La blogosfera de los primeros dosmiles era un espacio todavía en construcción. Cada cual se las arreglaba para hacerse un hueco en ella con herramientas precarias. El diseño y la usabilidad eran primitivos. Pero, poco a poco, estaba mejorando y allí se formaban relaciones significativas e iban apareciendo negocios. A mediados de la década, las grandes plataformas absorbieron toda esa energía. El éxito hegemónico que lograron lo cambió todo. El slow tech pretende recuperar ese elemento artesanal perdido que caracterizaba a la red antes de acabar siendo controlada por la industria pesada de Google, Facebook y compañía.

No es tanto nostalgia del pasado como un ciclo en evolución. Tras una fase de celebración, lo que toca es ahora es reaccionar ante los excesos. El usuario insatisfecho tiene enfrente una bifurcación hacia una internet menos centralizada.

El lujo de la Privacidad

Al movimiento slow en tecnología, lo mismo que al de la agricultura ecológica, se le critica por ser elitista. Como los productos bio, las alternativas a los servicios de las grandes tecnológicas siempre serán más caras. Difícil no serlo cuando los regalan gratis. Pero este argumento esconde una trampa, ya que no tiene en cuenta los numerosos medios que las plataformas utilizan para extraer valor del usuario.

Si nos fijamos en una de las principales preocupaciones de los partidarios de la tecnología responsable, la privacidad, son Facebook y compañía los que la han convertido en un derecho premium. Al final, esa es la consecuencia de ofrecer libre acceso a la plataforma a cambio de vigilancia. Zuckerberg sabe muy bien que la privacidad es un lujo. Para protegerse de las indiscreciones, se ha comprado varias casas que rodean a la suya. Son unas precauciones que no están al alcance de cualquiera.

Su empresa ha contribuido a que así sea. Y es algo que sucede, en especial, con los más vulnerables. Facebook extrae de ellos datos de comportamiento. Luego ofrece sus perfiles a los anunciantes que los usan como blanco de sus objetivos comerciales o políticos. Hay mucha gente que no tiene la información o los medios para reaccionar. Muchos no pueden hacer otra cosa que tolerar las intromisiones.

Muro

Hoy no hay un diagnóstico único para lo que está sucediendo en el entorno digital. Si se lo preguntas a un programador informático, te dirá que la culpa no es del software, sino del modelo de negocio. A otros lo que les preocupa es el patrón de crecimiento de las startups. Ambiciosos emprendedores, presionados por impacientes inversores, buscando formar parte del sistema a cualquier precio. Al fin y al cabo, la palabra «startup» no es sino una variante de «upstart», una forma en inglés de decir trepa. El mercadeo subterráneo y opaco con la información privada que sucede en las plataformas que practican la vigilancia es el culpable para otros. Lo que estos proponen es acabar con esa nueva economía basada en datos de comportamiento y anuncios.

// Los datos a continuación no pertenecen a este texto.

--- config.mk ---
export PLATFORM = sky130hd
export DESIGN_NAME = div_iter
export DESIGN_NICKNAME = d
export VERILOG_FILES = /design/src/rtl/div_pkg.sv /design/src/rtl/div_step.sv /design/src/rtl/div_iter.sv
export SDC_FILE = /design/constraint.sdc
export NUM_CORES = 1
export LEC_CHECK = 0
export CORE_ASPECT_RATIO = 0.6
export CORE_UTILIZATION = 38
export DETAILED_ROUTE_END_ITERATION = 8
export DONT_BUFFER_PORTS = 1
export GPL_TIMING_DRIVEN = 0
export PLACE_DENSITY_LB_ADDON = 0.05
export SYNTH_ARGS = -nofsm -noshare
export SYNTH_HDL_FRONTEND = slang
export SYNTH_SLANG_ARGS = --single-unit
export TNS_END_PERCENT = 10
--- constraint.sdc ---
create_clock -name clk -period 11.6 [get_ports clk]
set_clock_uncertainty 0.05 [all_clocks]
set_input_delay 2.32 -clock clk [delete_from_list [all_inputs] [get_ports clk]]
set_output_delay 2.32 -clock clk [all_outputs]
set_load 0.02 [all_outputs]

Todos los hacks y trucos que propone la slow web no dejan de ser apaños individuales para una cuestión de sistema. La escritora Shoshana Zuboff en su libro La era del capitalismo de vigilancia recuerda un momento de la historia que le sirve para diferenciar dos formas de resistencia a un sistema injusto. Desde que se construyó el muro de Berlín en 1961, decenas de túneles se excavaron clandestinamente. Por ellos, unos cientos de personas consiguieron escapar de un régimen que querían dejar atrás. Pero el 9 de noviembre de 1989, una multitud de decenas de miles se fue congregando frente a un puesto fronterizo exigiendo salir. Ciertamente, aquella seguridad en sí mismos se debía a cambios sociales y políticos profundos en marcha en aquel momento, sin embargo, una determinación renovada fue la que hizo caer el muro aquella noche.

Darse de baja de Facebook o Google o utilizar trucos para burlar su vigilancia equivale a los túneles que durante años se escavaban bajo el muro. Acciones como esas no impiden ir buscando al mismo tiempo una verdadera alternativa al poder excesivo que todas esas corporaciones han acumulado. ¿Por qué conformarse con esquivarlo cuando lo verdaderamente liberador sería hacerlo caer, como paso en el Berlín del 89?